• Exercise aim: Begin at the line below that has "export IMPL_chipWidth_um=384.4" and stop after the line that has "-- run 3: layout". Please restate only those lines, word for word.

※

## design/flow/design.v

```verilog
`timescale 1ns / 1ns
module complex_multiplier
    #(parameter integer     OPERAND_WIDTH_A = 16,  
      parameter integer     OPERAND_WIDTH_B = 16,  
      parameter integer     OPERAND_WIDTH_OUT = 32,   
      parameter integer     STAGES = 6,   
      parameter             BLOCKING = 0,
      parameter             ROUND_MODE = 0,
      parameter integer     GROWTH_BITS = 0,   
      parameter             BYTE_ALIGNED = 1,
      localparam            EFF_PORT_WIDTH_A = BYTE_ALIGNED ? ((OPERAND_WIDTH_A*2+15)/16)*16 : OPERAND_WIDTH_A * 2,
      localparam            EFF_PORT_WIDTH_B = BYTE_ALIGNED ? ((OPERAND_WIDTH_B*2+15)/16)*16 : OPERAND_WIDTH_B * 2,
      localparam            EFF_PORT_WIDTH_OUT = BYTE_ALIGNED ? ((OPERAND_WIDTH_OUT*2+15)/16)*16 : OPERAND_WIDTH_OUT * 2
    )
    (   
        input                                           aclk,
        input                                           aresetn,
		input                                           rounding_cy,
        input               [EFF_PORT_WIDTH_A - 1 : 0]    s_axis_a_tdata,
        output reg                                      s_axis_a_tready,
        input                                           s_axis_a_tvalid,
        input               [EFF_PORT_WIDTH_B - 1 : 0]    s_axis_b_tdata,
        output reg                                      s_axis_b_tready,
        input                                           s_axis_b_tvalid,
        output reg  		[EFF_PORT_WIDTH_OUT - 1 : 0]  m_axis_dout_tdata,
        output reg                                      m_axis_dout_tvalid,
        input                                           m_axis_dout_tready
        );
    localparam INPUT_WIDTH_A = OPERAND_WIDTH_A * 2;
    localparam INPUT_WIDTH_B = OPERAND_WIDTH_B * 2;
    localparam OUTPUT_WIDTH  = OPERAND_WIDTH_OUT * 2;
    localparam TRUNC_BITS = (INPUT_WIDTH_A + INPUT_WIDTH_B - OUTPUT_WIDTH)/2 + 1 + GROWTH_BITS;
    localparam OUTPUT_PADDING = EFF_PORT_WIDTH_OUT - OUTPUT_WIDTH;
    localparam CALCULATION_STAGES = 6;    
    reg        [STAGES : 0]                     tvalid;
    reg        [EFF_PORT_WIDTH_OUT-1:0]         tdata [STAGES-2:0];
    wire signed [OPERAND_WIDTH_A-1:0] a_r = s_axis_a_tdata[OPERAND_WIDTH_A - 1 : 0];
    wire signed [OPERAND_WIDTH_A-1:0] a_i = s_axis_a_tdata[EFF_PORT_WIDTH_A / 2 + OPERAND_WIDTH_A - 1 : EFF_PORT_WIDTH_A / 2];
    wire signed [OPERAND_WIDTH_B-1:0] b_r = s_axis_b_tdata[OPERAND_WIDTH_B - 1 : 0];
    wire signed [OPERAND_WIDTH_B-1:0] b_i = s_axis_b_tdata[EFF_PORT_WIDTH_B / 2 + OPERAND_WIDTH_B - 1 : EFF_PORT_WIDTH_B / 2];
    reg signed [OPERAND_WIDTH_A + OPERAND_WIDTH_B : 0] mult_r, mult_i, mult_0, common, common_r1, common_r2, p_r_int, p_i_int;
    reg signed [OPERAND_WIDTH_A - 1 : 0] a_r_d, a_i_d, a_r_dd, a_i_dd, a_r_ddd, a_i_ddd, a_r_dddd, a_i_dddd;
    reg signed [OPERAND_WIDTH_B - 1 : 0] b_r_d, b_i_d, b_r_dd, b_i_dd, b_r_ddd, b_i_ddd;
    reg                          a_valid_d, b_valid_d;
    reg signed [OPERAND_WIDTH_A : 0] a_dd_common;
    reg signed [OPERAND_WIDTH_B : 0] a_dd_r, a_dd_i;
    reg        [STAGES - 1 : 0]  rounding_cy_buf ;
    wire signed [OPERAND_WIDTH_OUT - 1 : 0] result_r;
    wire signed [OPERAND_WIDTH_OUT - 1 : 0] result_i;
    wire signed [OPERAND_WIDTH_A + OPERAND_WIDTH_B + 1 - 1 : 0] temp1, temp2;
    localparam rounding_cy_buf_index = CALCULATION_STAGES - 1;
    wire signed [OPERAND_WIDTH_A + OPERAND_WIDTH_B + 1 - 1 : 0] rounding_cy_extended = {{(OPERAND_WIDTH_A + OPERAND_WIDTH_B){1'b0}}, rounding_cy_buf[rounding_cy_buf_index]};
	if (ROUND_MODE == 0 || TRUNC_BITS == 0) begin
        assign temp1 = p_r_int >>> TRUNC_BITS;
        assign temp2 = p_i_int >>> TRUNC_BITS;
		assign result_r = temp1[OPERAND_WIDTH_OUT - 1 : 0];
		assign result_i = temp2[OPERAND_WIDTH_OUT - 1 : 0];    
	end
	else begin
        wire signed [OPERAND_WIDTH_A + OPERAND_WIDTH_B + 1 - 1 : 0] point5_correction = {{(OPERAND_WIDTH_A + OPERAND_WIDTH_B + 1 - TRUNC_BITS){1'b0}}, 1'b0, {(TRUNC_BITS-1){1'b1}}} + rounding_cy_extended;
        assign temp1 = (p_r_int + point5_correction) >>> TRUNC_BITS;
        assign temp2 = (p_i_int + point5_correction) >>> TRUNC_BITS;
		assign result_r = temp1[OPERAND_WIDTH_OUT-1:0];
		assign result_i = temp2[OPERAND_WIDTH_OUT-1:0];    
	end
    integer i;
    always @(posedge aclk) begin
        if (!aresetn) begin
            tvalid <= 0;
            a_valid_d <= 0;
            b_valid_d <= 0;
            m_axis_dout_tvalid <= 0;
        end
        else begin
            a_valid_d <= s_axis_a_tvalid;
            b_valid_d <= s_axis_b_tvalid;
            a_r_d <= a_r;
            a_i_d <= a_i;
            b_r_d <= b_r;
            b_i_d <= b_i;
            if (ROUND_MODE == 1)
                rounding_cy_buf[0] <= rounding_cy;
            else if (ROUND_MODE == 2)   
                rounding_cy_buf[0] <= ~rounding_cy_buf[0];
            if (BLOCKING == 1 && m_axis_dout_tready == 0 && m_axis_dout_tvalid == 1) begin 
                m_axis_dout_tvalid <= 0;
                m_axis_dout_tdata <= {(OUTPUT_WIDTH){1'b0}};
                s_axis_a_tready <= 0;
                s_axis_b_tready <= 0;
            end
            else begin
                s_axis_a_tready <= 1;
                s_axis_b_tready <= 1;
                a_dd_common <= a_r_d - a_i_d;
                a_r_dd <= a_r_d;
                a_i_dd <= a_i_d;
                b_r_dd <= b_r_d;
                b_i_dd <= b_i_d;
                a_r_ddd <= a_r_dd;
                a_i_ddd <= a_i_dd;
                b_r_ddd <= b_r_dd;
                b_i_ddd <= b_i_dd;
                mult_0 <= a_dd_common * b_i_dd;
                a_r_dddd <= a_r_ddd;
                a_i_dddd <= a_i_ddd;
                a_dd_r <= b_r_ddd - b_i_ddd;
                a_dd_i <= b_r_ddd + b_i_ddd;
                common <= mult_0;
                mult_r <= a_dd_r * a_r_dddd;
                mult_i <= a_dd_i * a_i_dddd;
                common_r1 <= common;
                common_r2 <= common;
                p_r_int <= mult_r + common_r1;
                p_i_int <= mult_i + common_r2;
                for (i = 1; i<STAGES; i = i + 1) begin
                    rounding_cy_buf[i] <= rounding_cy_buf[i-1];
                end
                tvalid[0] <= a_valid_d & b_valid_d;
                for (i = 1; i<(STAGES); i = i+1) begin
                    tvalid[i] <= tvalid[i-1];
                end
                m_axis_dout_tvalid <= tvalid[STAGES-2];
                if (STAGES > CALCULATION_STAGES) begin
                    tdata[0] <= {{(OUTPUT_PADDING/2){result_i[OPERAND_WIDTH_OUT - 1]}}, result_i,
                        {(OUTPUT_PADDING/2){result_r[OPERAND_WIDTH_OUT - 1]}}, result_r};
                    for (i = 1; i<(STAGES-CALCULATION_STAGES); i = i+1) begin
                        tdata[i] <= tdata[i-1];
                    end
                    m_axis_dout_tdata <= tdata[STAGES - CALCULATION_STAGES - 1];
                end
                else begin
                     m_axis_dout_tdata <= {{(OUTPUT_PADDING/2){result_i[OPERAND_WIDTH_OUT - 1]}}, result_i,
                         {(OUTPUT_PADDING/2){result_r[OPERAND_WIDTH_OUT - 1]}}, result_r};
                end
            end
        end
    end
endmodule
```

## design/flow/run.sh

```bash
#!/bin/bash
# the make line also repeats each setting of config.mk as NAME=value (left out here)
make -C /OpenROAD-flow-scripts/flow DESIGN_CONFIG=/design/flow/config.mk WORK_HOME=/design/flow/orfs CLKGATE_MAP_FILE= finish
```

## design/flow/config.mk

```make
export PLATFORM = sky130hd
export DESIGN_NAME = complex_multiplier
export DESIGN_NICKNAME = complex_multiplier
export VERILOG_FILES = /design/flow/design.v
export SDC_FILE = /design/flow/constraint.sdc
export NUM_CORES = 4
export LEC_CHECK = 0
export ABC_AREA = 1
export CAP_MARGIN = 20
export CORE_ASPECT_RATIO = 0.5
export CORE_MARGIN = 2
export CORE_UTILIZATION = 72
export CTS_CLUSTER_DIAMETER = 361
export CTS_CLUSTER_SIZE = 97
export PLACE_DENSITY = 0.39
export SLEW_MARGIN = 20
export TNS_END_PERCENT = 10
```

## design/flow/constraint.sdc

```tcl
create_clock -name core_clock -period 4.04 [get_ports {aclk}]
set_input_delay 0.8080 -clock core_clock [delete_from_list [all_inputs] [get_ports {aclk}]]
set_output_delay 0.8080 -clock core_clock [all_outputs]
set_load 0.01 [all_outputs]
```

==> results of run 1 <==
stage by stage:
stage | hold slack [ns] | utilization, % | worst slack [ns] | setup TNS [ns]
2_1_floorplan | 0.3864 | - | -1.154 | -74.00
4_1_cts | 0.4285 | 83.83 | -1.506 | -102.12
3_5_place_dp | 0.4036 | 81.49 | -1.712 | -114.99
3_3_place_gp | 0.3970 | 81.49 | -1.530 | -102.73
what timing repair did:
action	4_1_cts
setup endpoints to repair	82
pin swaps	112
cloned	3
resized	255
buffers inserted	47
==> results.sh, run 1 <==
# flow metrics
export IMPL_synth_distinct_cells=40
export IMPL_ff_type="edfxtp_1"
export IMPL_ctsHoldBuffers=0
export IMPL_fp_util_pct=73.23
export IMPL_ys_sh_mux_pct=0
export IMPL_netlist_area_leader_share_pct=29.09
export IMPL_design_core_area_mm2=0.07992
export IMPL_ys_seq_share_pct=29.37
export IMPL_logic_family="adder cells"
export IMPL_num_rows=73
export IMPL_clk_path_buf_depth=3
export IMPL_place_inst=8175
export IMPL_synth_area_mm2=0.05852
export IMPL_chipWidth_um=407.2
export IMPL_clock_sinks=575
export IMPL_adder_share_pct=36.23
export IMPL_ys_cells=6646
export IMPL_die_h_um=205.6
export IMPL_common_cells="nand2_1, inv_1, fa_1"
export IMPL_chipArea_mm2=0.08372
export IMPL_gp_congestion=0.9991
export IMPL_synth_cells=6646
export IMPL_dpl_cell_area_mm2=0.06513
export IMPL_synth_warnings=1
export IMPL_dpl_hpwl_mm=141.1
export IMPL_enable_flop_cells=567
export IMPL_ys_sh_aoi_pct=2.685
export IMPL_synthArstFlopShare_pct=0
export IMPL_ys_sh_xor_pct=1.886
export IMPL_cts_root_buf="clkbuf_16"
export IMPL_synth_simple_area_share_pct=16.95
export IMPL_cts_buffers=9
export IMPL_status="aborted with a tool error"
export IMPL_htree_levels=1
export IMPL_post_synth_top_count_cell="nand2_1"
export IMPL_ys_area_mm2=0.05852
export IMPL_top_cells_by_area="edfxtp_1, fa_1, nand2_1"
export IMPL_synth_area_per_cell_um2=8.806
export IMPL_lastStage="global routing (5_1_grt)"
export IMPL_port_buffers=132
export IMPL_synth_seq_cells=575
export IMPL_top_area_cell="edfxtp_1"
export IMPL_io_pins=137
==> run 2, diff against run 1 <==
CORE_ASPECT_RATIO = default   (was 0.5)
CORE_UTILIZATION = 40   (was 72)
CTS_CLUSTER_DIAMETER = default   (was 361)
CTS_CLUSTER_SIZE = default   (was 97)
MAX_ROUTING_LAYER = met4   (was default)
PLACE_DENSITY = default   (was 0.39)
TNS_END_PERCENT = default   (was 10)
clock period = 8.0 ns   (was 4.04 ns; I/O delays follow)
==> results.sh, run 2 <==
# implementation run metrics
export IMPL_status="complete, no violations"
export IMPL_grt_max_degree=172
export IMPL_adder_share_pct=36.23
export IMPL_drcViolationCount=0
export IMPL_enable_flop_cells=567
export IMPL_ant_nets=0
export IMPL_r2r_cells=18
export IMPL_synth_warnings=1
export IMPL_chipWidth_um=386.5
export IMPL_ys_seq_share_pct=29.37
export IMPL_antenna_found_initial=3
export IMPL_top_cells_by_area="edfxtp_1, fa_1, nand2_1"
export IMPL_drt_initial_drc_count=2774
export IMPL_synth_cells=6646
export IMPL_endpoint="mult_0[29]"
export IMPL_ff_type="edfxtp_1"
export IMPL_cp_common_cell="fa_1"
export IMPL_grt_pass1_wl_mm=234.6
export IMPL_synth_simple_area_share_pct=16.95
export IMPL_io_pins=137
export IMPL_min_to="common_r2[15]"
export IMPL_netlist_area_leader_share_pct=29.09
export IMPL_min_period_ns=6.487
export IMPL_dpl_hpwl_mm=118.9
export IMPL_logic_family="adder cells"
export IMPL_finClkSkew_ns=0.04601
export IMPL_top_layer_used="met4"
export IMPL_track_usage_pct=20.61
export IMPL_ys_area_mm2=0.05852
export IMPL_setup_tns_ns=0
export IMPL_whs_path_depth=0
export IMPL_synthArstFlopShare_pct=0
export IMPL_common_cells="nand2_1, inv_1, fa_1"
export IMPL_path_max_fanout=18
export IMPL_maxSlewViolCount=0
export IMPL_maxSlewHeadroom_pct=28.69
export IMPL_crit_start="b_i_dd[3]"
export IMPL_met2_length_mm=69.80
export IMPL_ys_sh_xor_pct=1.886
export IMPL_worstPathArrival_ns=6.85
export IMPL_holdWs_ns=0.3921
export IMPL_synth_area_per_cell_um2=8.806
export IMPL_final_nets=7935
export IMPL_port_buffers=132
export IMPL_syn2layout_area_growth_pct=9.061
export IMPL_grt_overflow_total=0
export IMPL_warnings=50
export IMPL_clk_path_buf_depth=3
export IMPL_post_drt_via_cell_ratio=4.737
export IMPL_drtPass1Iterations=6
export IMPL_final_util_pct=43.90
export IMPL_min_path_type="reg -> reg"
export IMPL_path_buffers=3
export IMPL_worstMarginPinSlew_ns=1.070
export IMPL_cts_tree="built"
export IMPL_top_area_cell="edfxtp_1"
export IMPL_clock_sinks=575
export IMPL_die_h_um=386.5
export IMPL_synth_seq_cells=575
export IMPL_ys_cells=6646
export IMPL_crit_slowest_cell="edfxtp_1"
export IMPL_ys_sh_mux_pct=0
export IMPL_htree_levels=3
export IMPL_gp_congestion=0.9307
export IMPL_rrSetupSlack_ns=1.51
export IMPL_grt_pass1_vias=43100
export IMPL_post_cts_buffers=0
export IMPL_fp_util_pct=40.25
export IMPL_fin_crit_sh_pct=81.09
export IMPL_cts_clk_slew_worst_paths_ns=0.06
export IMPL_met1_length_mm=63.99
export IMPL_wl_per_cell_um=16.75
export IMPL_wl_met3_mm=6.298
export IMPL_design_core_area_mm2=0.1454
export IMPL_crit_cells=18
export IMPL_path_class="reg -> reg"
export IMPL_synth_distinct_cells=40
export IMPL_cp_data_required_time_ns=8.36
export IMPL_vias=40930
export IMPL_cpLargestDelayFamily="adder cells"
export IMPL_start_kind="flop"
export IMPL_slowest_delay_ns=1.04
export IMPL_post_synth_top_count_cell="nand2_1"
export IMPL_hold_violations=0
export IMPL_ys_sh_aoi_pct=2.685
export IMPL_cts_root_buf="clkbuf_16"
export IMPL_chipArea_mm2=0.1494
export IMPL_cap_violations=0
export IMPL_rsz0062_at_grt="no"
export IMPL_num_rows=140
export IMPL_cts_buffers=66
export IMPL_min_from="common[15]"
export IMPL_ctsHoldBuffers=0
export IMPL_clk_latency_ns=0.66
export IMPL_rr_endpoint="mult_0[29]"
export IMPL_cts_resized_gates=0
export IMPL_fill_cells=14250
export IMPL_drt_wl_total_mm=144.7
export IMPL_path_cells="nand2_1 > inv_1 > fa_1 > fa_1 > fa_1 > fa_1 > fa_1 > inv_1 > fa_1 > inv_1 > ha_1 > nand2_1 > nor2_1 > nand2_1 > nor3_1 > nand2_1 > nand4_1 > nand2_1"
export IMPL_crit_path_end_kind="flop"
export IMPL_fmax_mhz=154.1
export IMPL_finalSetupViolCount=0
export IMPL_r2r_start="b_i_dd[3]"
export IMPL_synth_area_mm2=0.05852
## run 2: final cells by class
| cell class | instances | area, µm² | share of cell area [%] |
|---|---|---|---|
| repair buffers | 146 | 1456 | 2.282 |
| diodes | 1 | 2.502 | 0.003921 |
| well taps | 1917 | 2399 | 3.758 |
| inverters | 1810 | 6794 | 10.64 |
| multi-input cells | 4071 | 33810 | 52.97 |
| clock inverters | 40 | 437.9 | 0.6861 |
| flip-flops and latches | 575 | 17190 | 26.93 |
| clock buffers | 79 | 1743 | 2.731 |
## run 2: metrics by stage
| stage | cells | setup WS [ns] | area (µm²) |
|---|---|---|---|
| final | 8639 | 1.513 | 63830 |
| after CTS | 8638 | 1.557 | 63820 |
| after detailed placement | 8519 | 1.575 | 61640 |
| after global placement | 8519 | 1.574 | 61640 |
| after global routing | 8639 | 1.166 | 63830 |
| after floorplan | 6647 | 2.426 | 58530 |
## run 2: layer usage
layer  global-route usage, %  vias up
met5                       -        -
met4                   6.624        0
met3                   2.048      243
met2                   34.19      931
met1                   26.65    20050
li1                        -    19700
==> run 3, diff against run 2 <==
CAP_MARGIN = 25   (was 20)
CELL_PAD_IN_SITES_DETAIL_PLACEMENT = 2   (was default)
CELL_PAD_IN_SITES_GLOBAL_PLACEMENT = 2   (was default)
CORE_ASPECT_RATIO = 1.09   (was default)
CORE_MARGIN = 9   (was 2)
CTS_CLUSTER_SIZE = 97   (was default)
GPL_ROUTABILITY_DRIVEN = 0   (was default)
GPL_TIMING_DRIVEN = 0   (was default)
HOLD_SLACK_MARGIN = -0.01   (was default)
MAX_ROUTING_LAYER = default   (was met4)
MIN_ROUTING_LAYER = met2   (was default)
clock period = 4.73 ns   (was 8.0 ns; I/O delays follow)
==> results.sh, run 3 <==
# implementation run metrics
export IMPL_finalSetupViolCount=76
export IMPL_rr_endpoint="mult_i[29]"
export IMPL_ys_cells=6646
export IMPL_wl_per_cell_um=28.14
export IMPL_design_core_area_mm2=0.1454
export IMPL_cp_common_cell="inv_1"
export IMPL_ys_area_mm2=0.05852
export IMPL_drt_initial_drc_count=13610
export IMPL_synth_seq_cells=575
export IMPL_place_inst=8709
export IMPL_adder_share_pct=36.23
export IMPL_post_synth_top_count_cell="nand2_1"
export IMPL_dpl_hpwl_mm=174.1
export IMPL_maxSlewHeadroom_pct=37.86
export IMPL_grt_pass1_wl_mm=354.2
export IMPL_path_max_fanout=9
export IMPL_ant_nets=0
export IMPL_regArea_mm2=0.01719
export IMPL_cts_tree="built"
export IMPL_grt_overflow_total=0
export IMPL_synth_distinct_cells=40
export IMPL_min_from="a_r_ddd[6]"
export IMPL_logic_area_mm2=0.03903
export IMPL_check_failures="negative setup slack"
export IMPL_start_kind="flop"
export IMPL_drt_wl_total_mm=258.9
export IMPL_setup_tns_ns=-79.40
export IMPL_fin_cells=9200
export IMPL_synth_area_mm2=0.05852
export IMPL_synth_cells=6646
export IMPL_path_class="reg -> reg"
export IMPL_port_buffers=132
export IMPL_ctsHoldBuffers=0
export IMPL_drcViolationCount=0
export IMPL_clk_path_buf_depth=3
export IMPL_r2r_start="a_i_dddd[0]"
export IMPL_cts_clk_slew_worst_paths_ns=0.10
export IMPL_io_pins=137
export IMPL_worst_slack_ns=-1.421
export IMPL_fill_cells=15140
export IMPL_vias=66230
export IMPL_met1_length_um=0
export IMPL_enable_flop_cells=567
export IMPL_ys_seq_share_pct=29.37
export IMPL_rsz0062_at_grt="yes"
export IMPL_min_to="a_r_dddd[6]"
export IMPL_endpoint="mult_i[29]"
export IMPL_clock_sinks=575
export IMPL_die_h_um=417.3
export IMPL_hold_violations=0
export IMPL_slowest_delay_ns=0.96
export IMPL_final_nets=8475
export IMPL_clk_latency_ns=0.73
export IMPL_synthArstFlopShare_pct=0
export IMPL_ys_sh_aoi_pct=2.685
export IMPL_fmax_mhz=162.6
export IMPL_met2_length_mm=133.6
export IMPL_chipArea_mm2=0.1604
export IMPL_syn2layout_area_growth_pct=28.13
export IMPL_cts_buffers=69
export IMPL_path_buffers=5
export IMPL_top_area_cell="edfxtp_1"
export IMPL_fp_util_pct=40.25
export IMPL_wl_met3_mm=91.27
export IMPL_synth_simple_area_share_pct=16.95
export IMPL_crit_slowest_cell="edfxtp_1"
export IMPL_track_usage_pct=43.95
export IMPL_status="complete, but fails checks"
export IMPL_r2r_cells=18
export IMPL_cp_data_required_time_ns=5.16
export IMPL_cts_root_buf="clkbuf_16"
export IMPL_min_period_ns=6.151
export IMPL_finClkSkew_ns=0.06139
export IMPL_fin_crit_sh_pct=130.0
export IMPL_drtPass1Iterations=12
export IMPL_common_cells="nand2_1, inv_1, fa_1"
export IMPL_synth_warnings=1
export IMPL_final_area_mm2=0.07499
export IMPL_ys_sh_mux_pct=0
export IMPL_netlist_area_leader_share_pct=29.09
export IMPL_top_cells_by_area="edfxtp_1, fa_1, nand2_1"
export IMPL_cpLargestDelayFamily="adder cells"
export IMPL_warnings=59
export IMPL_min_path_type="reg -> reg"
export IMPL_dpl_cell_area_mm2=0.06447
export IMPL_synth_area_per_cell_um2=8.806
export IMPL_crit_start="a_i_dddd[0]"
export IMPL_top_layer_used="met5"
export IMPL_htree_levels=3
export IMPL_antenna_found_initial=0
export IMPL_path_cells="nand2_1 > inv_1 > ha_1 > inv_1 > fa_1 > inv_1 > fa_1 > inv_1 > fa_1 > inv_2 > ha_4 > nand2_4 > nor2_4 > nand2_2 > nor3_4 > nand2_1 > nand4_1 > nand2_4"
export IMPL_cap_violations=0
export IMPL_grt_pass1_vias=78190
export IMPL_rrSetupSlack_ns=-1.42
export IMPL_worstPathArrival_ns=6.58
export IMPL_grt_max_degree=108
export IMPL_ff_type="edfxtp_1"
export IMPL_crit_cells=18
export IMPL_worstMarginPinSlew_ns=0.9321
export IMPL_chipWidth_um=384.4
export IMPL_final_util_pct=51.57
export IMPL_whs_path_depth=0
export IMPL_logic_family="adder cells"
export IMPL_ys_sh_xor_pct=1.886
export IMPL_post_drt_via_cell_ratio=7.199
export IMPL_crit_path_end_kind="flop"
export IMPL_maxSlewViolCount=0
export IMPL_num_rows=146
-- run 3: layout make-up --
type / instances / share of cell area [%]
diodes: 10 / 0.03337
plain buffers: 165 / 2.918
clock buffers: 81 / 2.391
clock inverters: 46 / 0.6574
inverters: 1810 / 9.139
multi-input cells: 4071 / 52.05
flip-flops and latches: 575 / 22.92
well taps: 1924 / 3.210
repair buffers: 518 / 6.679
-- run 3: layer usage --
| layer | global-route usage (%) | up-vias |
|---|---|---|
| met3 | 51.74 | 2787 |
| met5 | 12.42 | - |
| met4 | 10.03 | 64 |
| met2 | 57.34 | 20250 |
| met1 | - | 22430 |
| li1 | - | 20700 |
-- run 3: timing repair --
| action | 4_1_cts | 5_1_grt |
|---|---|---|
| cloned | 4 | 0 |
| endpoints found under the hold margin | 0 | 0 |
| setup buffers | 247 | 134 |
| pin swaps | 396 | 452 |
| gates resized | 882 | 559 |
| setup endpoints to repair | 78 | 78 |
-- run 3: metrics by stage --
stage               setup slack (ns)  hold slack (ns)
finish                        -1.421           0.3830
floorplan                    -0.4596           0.3864
CTS                           -1.149           0.3973
global route                  -1.483           0.4084
detailed placement            -1.858           0.4052
global placement              -16.10           0.3948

※

• Answer space:
export IMPL_chipWidth_um=384.4
export IMPL_final_util_pct=51.57
export IMPL_whs_path_depth=0
export IMPL_logic_family="adder cells"
export IMPL_ys_sh_xor_pct=1.886
export IMPL_post_drt_via_cell_ratio=7.199
export IMPL_crit_path_end_kind="flop"
export IMPL_maxSlewViolCount=0
export IMPL_num_rows=146
-- run 3: layout make-up --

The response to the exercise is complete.